=== SUPPLIED RECORDS ===

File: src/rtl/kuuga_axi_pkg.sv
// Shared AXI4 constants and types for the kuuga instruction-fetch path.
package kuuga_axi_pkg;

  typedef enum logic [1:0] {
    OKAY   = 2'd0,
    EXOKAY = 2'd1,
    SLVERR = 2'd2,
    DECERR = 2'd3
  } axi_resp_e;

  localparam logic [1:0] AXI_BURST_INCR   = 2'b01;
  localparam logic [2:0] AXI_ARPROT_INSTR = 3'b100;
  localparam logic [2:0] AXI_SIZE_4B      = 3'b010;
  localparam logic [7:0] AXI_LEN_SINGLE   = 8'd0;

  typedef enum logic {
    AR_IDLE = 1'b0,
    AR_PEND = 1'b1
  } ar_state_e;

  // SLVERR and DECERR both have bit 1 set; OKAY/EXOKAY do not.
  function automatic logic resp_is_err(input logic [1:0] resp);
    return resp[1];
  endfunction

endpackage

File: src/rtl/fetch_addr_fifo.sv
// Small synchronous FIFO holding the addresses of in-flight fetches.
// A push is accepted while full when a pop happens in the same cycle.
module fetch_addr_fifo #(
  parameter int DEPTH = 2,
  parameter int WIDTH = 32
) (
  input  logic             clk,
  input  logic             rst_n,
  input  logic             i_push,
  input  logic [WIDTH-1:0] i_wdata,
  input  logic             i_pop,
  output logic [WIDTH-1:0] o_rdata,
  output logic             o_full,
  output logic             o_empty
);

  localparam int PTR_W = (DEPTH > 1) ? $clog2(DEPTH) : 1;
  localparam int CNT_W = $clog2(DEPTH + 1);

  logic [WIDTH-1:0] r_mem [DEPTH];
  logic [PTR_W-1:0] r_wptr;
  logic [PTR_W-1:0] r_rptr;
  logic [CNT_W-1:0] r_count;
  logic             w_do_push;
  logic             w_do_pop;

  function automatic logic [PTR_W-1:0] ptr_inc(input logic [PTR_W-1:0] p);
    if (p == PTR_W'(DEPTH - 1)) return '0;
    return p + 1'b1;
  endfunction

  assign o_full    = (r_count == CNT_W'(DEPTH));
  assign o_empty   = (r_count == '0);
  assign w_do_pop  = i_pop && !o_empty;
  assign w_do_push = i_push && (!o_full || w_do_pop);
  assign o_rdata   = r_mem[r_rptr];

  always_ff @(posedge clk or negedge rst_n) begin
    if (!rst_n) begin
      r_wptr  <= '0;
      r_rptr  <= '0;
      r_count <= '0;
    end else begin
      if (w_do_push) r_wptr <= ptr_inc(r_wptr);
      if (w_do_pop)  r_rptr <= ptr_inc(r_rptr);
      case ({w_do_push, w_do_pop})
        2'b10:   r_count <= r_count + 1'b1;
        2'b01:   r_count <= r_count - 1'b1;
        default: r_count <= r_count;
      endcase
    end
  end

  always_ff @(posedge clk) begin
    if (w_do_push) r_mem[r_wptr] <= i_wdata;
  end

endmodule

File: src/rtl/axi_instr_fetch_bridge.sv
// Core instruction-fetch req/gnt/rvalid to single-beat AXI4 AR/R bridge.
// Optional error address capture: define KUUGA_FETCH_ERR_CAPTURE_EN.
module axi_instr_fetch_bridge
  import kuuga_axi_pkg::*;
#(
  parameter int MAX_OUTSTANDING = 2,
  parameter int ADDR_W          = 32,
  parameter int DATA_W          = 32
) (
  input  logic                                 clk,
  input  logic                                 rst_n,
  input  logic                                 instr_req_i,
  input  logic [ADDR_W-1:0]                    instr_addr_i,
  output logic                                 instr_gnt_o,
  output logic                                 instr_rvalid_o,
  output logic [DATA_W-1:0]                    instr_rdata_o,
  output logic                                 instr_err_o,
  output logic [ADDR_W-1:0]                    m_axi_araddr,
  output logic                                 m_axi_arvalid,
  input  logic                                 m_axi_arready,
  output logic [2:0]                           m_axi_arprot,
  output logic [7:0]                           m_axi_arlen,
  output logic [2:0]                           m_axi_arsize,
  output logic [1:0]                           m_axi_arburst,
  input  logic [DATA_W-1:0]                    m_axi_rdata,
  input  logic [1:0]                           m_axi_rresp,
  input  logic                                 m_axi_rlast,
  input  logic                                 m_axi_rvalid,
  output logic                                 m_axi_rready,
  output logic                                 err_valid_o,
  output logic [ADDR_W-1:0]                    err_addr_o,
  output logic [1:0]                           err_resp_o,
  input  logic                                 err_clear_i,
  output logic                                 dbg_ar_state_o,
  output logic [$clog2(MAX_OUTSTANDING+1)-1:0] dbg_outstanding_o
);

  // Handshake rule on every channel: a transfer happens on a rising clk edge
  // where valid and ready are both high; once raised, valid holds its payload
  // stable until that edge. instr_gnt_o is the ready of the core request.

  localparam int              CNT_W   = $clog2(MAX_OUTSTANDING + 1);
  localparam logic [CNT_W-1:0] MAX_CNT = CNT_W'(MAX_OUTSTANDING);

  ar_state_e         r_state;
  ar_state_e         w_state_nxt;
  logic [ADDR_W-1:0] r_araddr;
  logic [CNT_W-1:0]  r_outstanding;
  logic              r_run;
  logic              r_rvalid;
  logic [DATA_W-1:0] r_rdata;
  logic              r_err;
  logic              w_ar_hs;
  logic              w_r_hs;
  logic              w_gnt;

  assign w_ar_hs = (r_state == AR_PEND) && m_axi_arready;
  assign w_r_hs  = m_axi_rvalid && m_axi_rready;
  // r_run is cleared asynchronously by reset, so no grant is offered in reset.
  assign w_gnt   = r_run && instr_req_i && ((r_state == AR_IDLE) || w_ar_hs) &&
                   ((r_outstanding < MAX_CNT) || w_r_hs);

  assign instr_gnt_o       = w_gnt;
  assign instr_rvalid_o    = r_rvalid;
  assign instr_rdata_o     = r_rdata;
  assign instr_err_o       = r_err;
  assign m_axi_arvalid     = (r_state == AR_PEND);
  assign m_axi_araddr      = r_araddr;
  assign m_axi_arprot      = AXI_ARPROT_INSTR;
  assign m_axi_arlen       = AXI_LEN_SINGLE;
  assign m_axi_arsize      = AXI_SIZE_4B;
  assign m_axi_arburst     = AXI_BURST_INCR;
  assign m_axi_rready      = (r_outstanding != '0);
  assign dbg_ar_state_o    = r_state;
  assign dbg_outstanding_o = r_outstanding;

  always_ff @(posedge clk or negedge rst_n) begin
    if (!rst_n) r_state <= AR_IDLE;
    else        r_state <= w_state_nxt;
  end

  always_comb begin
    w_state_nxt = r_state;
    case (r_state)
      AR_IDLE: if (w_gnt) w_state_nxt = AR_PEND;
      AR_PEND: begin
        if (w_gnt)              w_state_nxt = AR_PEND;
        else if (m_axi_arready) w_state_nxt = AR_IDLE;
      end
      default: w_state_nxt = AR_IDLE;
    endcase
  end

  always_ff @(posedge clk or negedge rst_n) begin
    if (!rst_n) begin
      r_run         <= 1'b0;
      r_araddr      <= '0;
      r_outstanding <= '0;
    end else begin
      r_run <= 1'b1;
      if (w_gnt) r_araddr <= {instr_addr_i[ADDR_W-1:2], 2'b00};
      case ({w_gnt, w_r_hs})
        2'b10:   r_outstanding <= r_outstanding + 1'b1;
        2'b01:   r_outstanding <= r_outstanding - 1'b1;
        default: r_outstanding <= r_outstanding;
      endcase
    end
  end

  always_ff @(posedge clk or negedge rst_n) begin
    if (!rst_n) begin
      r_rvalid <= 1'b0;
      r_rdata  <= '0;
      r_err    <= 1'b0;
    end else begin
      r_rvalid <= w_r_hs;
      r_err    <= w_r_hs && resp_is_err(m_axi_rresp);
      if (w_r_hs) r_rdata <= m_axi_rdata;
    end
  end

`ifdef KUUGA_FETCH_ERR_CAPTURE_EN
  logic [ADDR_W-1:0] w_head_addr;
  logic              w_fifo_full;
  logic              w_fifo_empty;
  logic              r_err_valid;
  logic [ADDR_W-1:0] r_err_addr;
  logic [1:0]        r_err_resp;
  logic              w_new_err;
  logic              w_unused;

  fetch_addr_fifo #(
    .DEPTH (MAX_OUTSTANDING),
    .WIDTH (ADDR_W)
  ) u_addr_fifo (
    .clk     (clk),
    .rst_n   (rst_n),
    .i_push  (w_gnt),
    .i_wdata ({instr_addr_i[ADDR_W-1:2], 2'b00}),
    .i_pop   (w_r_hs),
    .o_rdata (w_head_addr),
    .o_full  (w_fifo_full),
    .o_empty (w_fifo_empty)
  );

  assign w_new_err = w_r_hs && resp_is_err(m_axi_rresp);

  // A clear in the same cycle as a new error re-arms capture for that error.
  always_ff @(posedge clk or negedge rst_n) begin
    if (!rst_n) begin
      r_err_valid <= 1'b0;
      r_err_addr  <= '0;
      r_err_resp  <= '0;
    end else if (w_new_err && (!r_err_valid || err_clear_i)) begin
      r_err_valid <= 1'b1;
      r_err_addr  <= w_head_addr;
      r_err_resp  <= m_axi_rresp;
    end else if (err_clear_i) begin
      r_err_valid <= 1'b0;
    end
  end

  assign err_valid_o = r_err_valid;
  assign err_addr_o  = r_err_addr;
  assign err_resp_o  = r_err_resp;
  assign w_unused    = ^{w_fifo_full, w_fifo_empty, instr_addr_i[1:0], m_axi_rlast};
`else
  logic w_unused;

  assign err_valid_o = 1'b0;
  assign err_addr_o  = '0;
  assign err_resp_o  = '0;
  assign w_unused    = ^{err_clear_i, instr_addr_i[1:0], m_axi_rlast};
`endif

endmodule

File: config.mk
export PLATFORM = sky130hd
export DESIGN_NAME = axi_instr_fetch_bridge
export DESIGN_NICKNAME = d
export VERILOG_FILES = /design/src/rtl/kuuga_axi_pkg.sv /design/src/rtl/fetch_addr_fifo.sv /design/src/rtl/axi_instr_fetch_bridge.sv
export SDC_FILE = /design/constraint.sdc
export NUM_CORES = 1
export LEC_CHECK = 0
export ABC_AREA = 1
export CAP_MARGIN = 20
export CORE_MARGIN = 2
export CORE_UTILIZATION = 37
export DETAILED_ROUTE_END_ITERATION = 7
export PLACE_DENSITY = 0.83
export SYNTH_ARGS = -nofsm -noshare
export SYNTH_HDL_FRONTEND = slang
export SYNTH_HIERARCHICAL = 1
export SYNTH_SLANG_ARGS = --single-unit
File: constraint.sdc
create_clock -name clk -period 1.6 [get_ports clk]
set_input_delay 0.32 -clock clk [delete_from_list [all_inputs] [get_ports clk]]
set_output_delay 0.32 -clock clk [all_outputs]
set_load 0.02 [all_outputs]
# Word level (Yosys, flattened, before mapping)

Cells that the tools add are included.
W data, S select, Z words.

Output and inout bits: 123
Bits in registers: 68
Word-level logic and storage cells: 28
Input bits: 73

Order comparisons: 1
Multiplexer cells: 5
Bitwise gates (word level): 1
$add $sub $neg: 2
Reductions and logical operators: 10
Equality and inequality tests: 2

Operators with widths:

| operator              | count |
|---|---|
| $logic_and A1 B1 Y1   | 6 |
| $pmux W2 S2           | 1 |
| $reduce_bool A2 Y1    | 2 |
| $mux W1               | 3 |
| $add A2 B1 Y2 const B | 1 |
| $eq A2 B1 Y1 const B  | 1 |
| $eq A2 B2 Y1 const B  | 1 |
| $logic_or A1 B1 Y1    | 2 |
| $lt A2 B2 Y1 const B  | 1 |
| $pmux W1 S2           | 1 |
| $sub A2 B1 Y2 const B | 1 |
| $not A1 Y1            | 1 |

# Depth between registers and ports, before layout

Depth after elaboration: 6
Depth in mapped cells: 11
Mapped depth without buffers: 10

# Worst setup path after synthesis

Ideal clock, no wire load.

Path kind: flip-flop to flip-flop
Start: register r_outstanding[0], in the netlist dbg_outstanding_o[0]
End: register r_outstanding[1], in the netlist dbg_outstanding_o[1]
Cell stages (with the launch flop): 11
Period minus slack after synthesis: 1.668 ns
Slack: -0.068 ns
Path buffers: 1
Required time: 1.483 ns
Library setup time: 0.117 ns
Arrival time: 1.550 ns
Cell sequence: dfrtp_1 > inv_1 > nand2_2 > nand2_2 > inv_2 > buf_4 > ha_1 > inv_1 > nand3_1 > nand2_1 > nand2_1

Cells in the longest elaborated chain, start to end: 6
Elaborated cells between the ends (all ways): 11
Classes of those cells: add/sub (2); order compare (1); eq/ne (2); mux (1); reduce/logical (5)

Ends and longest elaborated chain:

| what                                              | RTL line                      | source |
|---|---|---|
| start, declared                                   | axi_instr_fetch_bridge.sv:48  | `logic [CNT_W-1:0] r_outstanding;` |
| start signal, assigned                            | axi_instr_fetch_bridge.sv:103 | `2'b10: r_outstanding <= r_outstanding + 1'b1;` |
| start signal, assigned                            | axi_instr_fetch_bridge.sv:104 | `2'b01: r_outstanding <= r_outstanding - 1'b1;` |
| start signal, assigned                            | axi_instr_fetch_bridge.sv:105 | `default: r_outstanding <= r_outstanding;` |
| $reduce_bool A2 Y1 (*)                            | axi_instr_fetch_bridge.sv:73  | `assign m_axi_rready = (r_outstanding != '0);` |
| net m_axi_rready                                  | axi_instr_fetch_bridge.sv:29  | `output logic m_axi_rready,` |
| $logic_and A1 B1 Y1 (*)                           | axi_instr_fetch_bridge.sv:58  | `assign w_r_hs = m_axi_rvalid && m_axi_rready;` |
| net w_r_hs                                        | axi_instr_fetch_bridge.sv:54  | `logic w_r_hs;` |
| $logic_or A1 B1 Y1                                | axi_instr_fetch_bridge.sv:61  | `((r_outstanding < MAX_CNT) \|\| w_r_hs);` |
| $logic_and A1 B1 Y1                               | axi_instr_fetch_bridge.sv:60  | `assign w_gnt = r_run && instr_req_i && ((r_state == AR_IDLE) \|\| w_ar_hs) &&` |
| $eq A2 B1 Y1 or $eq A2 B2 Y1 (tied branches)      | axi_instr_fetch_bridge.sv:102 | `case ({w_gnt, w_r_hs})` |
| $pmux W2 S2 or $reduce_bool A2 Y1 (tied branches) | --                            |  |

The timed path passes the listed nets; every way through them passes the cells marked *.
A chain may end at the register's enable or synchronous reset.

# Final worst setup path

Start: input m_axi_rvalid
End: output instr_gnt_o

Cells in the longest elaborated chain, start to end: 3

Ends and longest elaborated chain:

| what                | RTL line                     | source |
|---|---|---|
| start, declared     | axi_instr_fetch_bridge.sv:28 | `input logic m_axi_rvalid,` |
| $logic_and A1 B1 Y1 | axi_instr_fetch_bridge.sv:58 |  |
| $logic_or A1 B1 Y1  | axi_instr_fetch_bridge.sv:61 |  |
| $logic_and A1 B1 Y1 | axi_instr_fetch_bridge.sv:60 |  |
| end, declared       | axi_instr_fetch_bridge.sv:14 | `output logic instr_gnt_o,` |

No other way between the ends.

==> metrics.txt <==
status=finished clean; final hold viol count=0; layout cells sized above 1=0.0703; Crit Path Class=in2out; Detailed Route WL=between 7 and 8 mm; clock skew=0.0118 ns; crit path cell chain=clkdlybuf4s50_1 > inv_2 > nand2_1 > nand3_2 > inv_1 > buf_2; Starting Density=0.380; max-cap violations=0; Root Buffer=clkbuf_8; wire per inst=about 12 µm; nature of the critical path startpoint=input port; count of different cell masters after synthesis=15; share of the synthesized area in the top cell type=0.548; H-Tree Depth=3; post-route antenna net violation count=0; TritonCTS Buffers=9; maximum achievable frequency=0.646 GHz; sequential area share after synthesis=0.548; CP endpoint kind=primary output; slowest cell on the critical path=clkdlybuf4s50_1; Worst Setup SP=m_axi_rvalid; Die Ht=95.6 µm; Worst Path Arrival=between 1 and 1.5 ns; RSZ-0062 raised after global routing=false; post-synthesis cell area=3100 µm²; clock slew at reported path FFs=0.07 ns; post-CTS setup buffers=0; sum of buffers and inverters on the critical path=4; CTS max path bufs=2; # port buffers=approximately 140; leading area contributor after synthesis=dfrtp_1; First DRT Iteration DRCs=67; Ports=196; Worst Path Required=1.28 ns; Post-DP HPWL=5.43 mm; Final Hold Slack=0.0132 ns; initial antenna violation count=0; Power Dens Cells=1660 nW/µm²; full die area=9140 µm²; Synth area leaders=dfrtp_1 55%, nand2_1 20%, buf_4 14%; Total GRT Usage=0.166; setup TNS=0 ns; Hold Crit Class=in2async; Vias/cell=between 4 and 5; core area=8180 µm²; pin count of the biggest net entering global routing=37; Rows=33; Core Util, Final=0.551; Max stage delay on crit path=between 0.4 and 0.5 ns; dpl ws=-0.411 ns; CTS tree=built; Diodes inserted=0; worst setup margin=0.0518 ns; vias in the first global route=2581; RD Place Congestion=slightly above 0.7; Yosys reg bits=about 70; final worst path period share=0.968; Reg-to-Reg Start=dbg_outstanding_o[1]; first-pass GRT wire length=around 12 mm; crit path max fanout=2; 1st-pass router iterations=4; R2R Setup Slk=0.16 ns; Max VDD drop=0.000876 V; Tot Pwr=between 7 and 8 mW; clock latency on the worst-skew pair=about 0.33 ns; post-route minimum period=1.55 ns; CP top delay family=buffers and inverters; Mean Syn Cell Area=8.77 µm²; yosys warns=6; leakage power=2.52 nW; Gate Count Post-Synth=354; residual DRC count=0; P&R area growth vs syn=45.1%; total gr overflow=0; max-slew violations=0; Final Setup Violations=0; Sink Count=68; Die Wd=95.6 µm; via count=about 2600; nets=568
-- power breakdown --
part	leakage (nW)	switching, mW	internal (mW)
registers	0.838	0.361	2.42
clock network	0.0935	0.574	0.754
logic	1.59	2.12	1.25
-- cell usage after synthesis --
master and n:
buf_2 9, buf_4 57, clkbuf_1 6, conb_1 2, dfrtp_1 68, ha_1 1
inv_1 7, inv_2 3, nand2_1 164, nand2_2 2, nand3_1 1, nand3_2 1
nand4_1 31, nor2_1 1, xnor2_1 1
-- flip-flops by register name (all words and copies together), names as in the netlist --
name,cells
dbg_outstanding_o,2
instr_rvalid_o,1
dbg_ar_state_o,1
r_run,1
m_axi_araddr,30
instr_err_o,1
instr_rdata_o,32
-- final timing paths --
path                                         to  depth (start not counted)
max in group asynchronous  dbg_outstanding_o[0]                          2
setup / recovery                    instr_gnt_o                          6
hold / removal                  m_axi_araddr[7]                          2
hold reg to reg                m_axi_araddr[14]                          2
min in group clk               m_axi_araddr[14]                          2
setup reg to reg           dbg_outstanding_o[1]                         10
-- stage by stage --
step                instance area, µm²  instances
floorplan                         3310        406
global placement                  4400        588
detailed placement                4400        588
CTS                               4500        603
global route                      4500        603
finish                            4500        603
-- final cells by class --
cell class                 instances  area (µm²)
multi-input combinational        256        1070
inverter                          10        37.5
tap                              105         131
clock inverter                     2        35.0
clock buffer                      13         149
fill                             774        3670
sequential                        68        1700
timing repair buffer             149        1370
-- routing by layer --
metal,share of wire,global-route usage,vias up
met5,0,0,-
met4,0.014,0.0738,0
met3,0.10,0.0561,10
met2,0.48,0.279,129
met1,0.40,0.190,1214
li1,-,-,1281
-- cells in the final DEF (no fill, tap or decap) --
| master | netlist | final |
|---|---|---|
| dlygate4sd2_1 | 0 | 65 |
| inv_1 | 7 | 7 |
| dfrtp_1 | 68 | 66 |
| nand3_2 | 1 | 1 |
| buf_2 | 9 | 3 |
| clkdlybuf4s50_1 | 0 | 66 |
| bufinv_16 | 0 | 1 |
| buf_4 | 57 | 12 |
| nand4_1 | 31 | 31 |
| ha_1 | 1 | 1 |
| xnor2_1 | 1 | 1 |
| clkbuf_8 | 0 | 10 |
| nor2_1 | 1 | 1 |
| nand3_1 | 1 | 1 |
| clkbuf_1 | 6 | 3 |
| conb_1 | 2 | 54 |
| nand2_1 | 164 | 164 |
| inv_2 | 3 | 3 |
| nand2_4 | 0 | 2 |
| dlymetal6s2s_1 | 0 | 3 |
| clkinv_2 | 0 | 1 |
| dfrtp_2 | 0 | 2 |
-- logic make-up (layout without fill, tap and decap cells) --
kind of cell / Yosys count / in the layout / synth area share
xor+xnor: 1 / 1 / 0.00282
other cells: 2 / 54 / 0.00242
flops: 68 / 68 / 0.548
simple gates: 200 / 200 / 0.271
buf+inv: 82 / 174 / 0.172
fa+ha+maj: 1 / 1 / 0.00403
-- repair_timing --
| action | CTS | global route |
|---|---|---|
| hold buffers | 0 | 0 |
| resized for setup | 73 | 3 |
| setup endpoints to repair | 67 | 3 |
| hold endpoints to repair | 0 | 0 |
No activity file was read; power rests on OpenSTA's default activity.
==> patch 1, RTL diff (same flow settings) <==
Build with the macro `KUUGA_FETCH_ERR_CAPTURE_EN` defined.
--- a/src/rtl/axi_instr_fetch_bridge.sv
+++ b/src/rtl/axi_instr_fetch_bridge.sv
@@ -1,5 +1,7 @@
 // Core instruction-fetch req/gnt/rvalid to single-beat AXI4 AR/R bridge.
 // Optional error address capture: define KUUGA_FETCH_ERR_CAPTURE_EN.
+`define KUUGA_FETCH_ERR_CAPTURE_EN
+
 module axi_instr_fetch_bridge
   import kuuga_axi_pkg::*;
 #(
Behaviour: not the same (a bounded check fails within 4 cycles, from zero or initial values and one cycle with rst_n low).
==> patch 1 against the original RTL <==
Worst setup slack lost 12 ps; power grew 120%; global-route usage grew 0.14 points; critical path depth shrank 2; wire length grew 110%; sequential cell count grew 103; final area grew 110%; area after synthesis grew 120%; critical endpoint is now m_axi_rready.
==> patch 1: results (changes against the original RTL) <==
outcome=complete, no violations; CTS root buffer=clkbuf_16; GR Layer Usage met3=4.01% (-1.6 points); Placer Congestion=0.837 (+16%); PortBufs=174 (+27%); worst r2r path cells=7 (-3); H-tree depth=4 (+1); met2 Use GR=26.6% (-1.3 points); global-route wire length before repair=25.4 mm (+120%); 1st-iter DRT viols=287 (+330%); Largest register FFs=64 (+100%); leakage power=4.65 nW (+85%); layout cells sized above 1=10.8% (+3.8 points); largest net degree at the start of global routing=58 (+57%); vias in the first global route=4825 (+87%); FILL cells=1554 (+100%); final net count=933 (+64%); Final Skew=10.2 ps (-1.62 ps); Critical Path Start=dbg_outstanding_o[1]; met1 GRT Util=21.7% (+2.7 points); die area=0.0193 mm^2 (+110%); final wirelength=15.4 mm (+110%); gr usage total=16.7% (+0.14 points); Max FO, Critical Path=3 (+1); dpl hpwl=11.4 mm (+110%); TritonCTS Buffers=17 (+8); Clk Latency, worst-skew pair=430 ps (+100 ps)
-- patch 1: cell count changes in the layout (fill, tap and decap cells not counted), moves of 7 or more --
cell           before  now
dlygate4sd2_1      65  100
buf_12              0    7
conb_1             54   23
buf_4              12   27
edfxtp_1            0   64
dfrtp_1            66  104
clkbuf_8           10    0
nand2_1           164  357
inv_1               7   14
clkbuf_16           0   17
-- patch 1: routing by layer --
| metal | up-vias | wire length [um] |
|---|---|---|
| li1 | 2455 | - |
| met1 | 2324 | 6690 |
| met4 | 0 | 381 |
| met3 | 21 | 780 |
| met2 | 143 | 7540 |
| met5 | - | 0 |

===

* [WHAT THIS TASK INVOLVES]: Using the entries above, give back exactly the line containing "met1,0.40,0.190,1214", the line containing "buf_2 | 9 | 3 |", and every line between them, and nothing else.

* [EXERCISE SOLUTION]:
met1,0.40,0.190,1214
li1,-,-,1281
-- cells in the final DEF (no fill, tap or decap) --
| master | netlist | final |
|---|---|---|
| dlygate4sd2_1 | 0 | 65 |
| inv_1 | 7 | 7 |
| dfrtp_1 | 68 | 66 |
| nand3_2 | 1 | 1 |
| buf_2 | 9 | 3 |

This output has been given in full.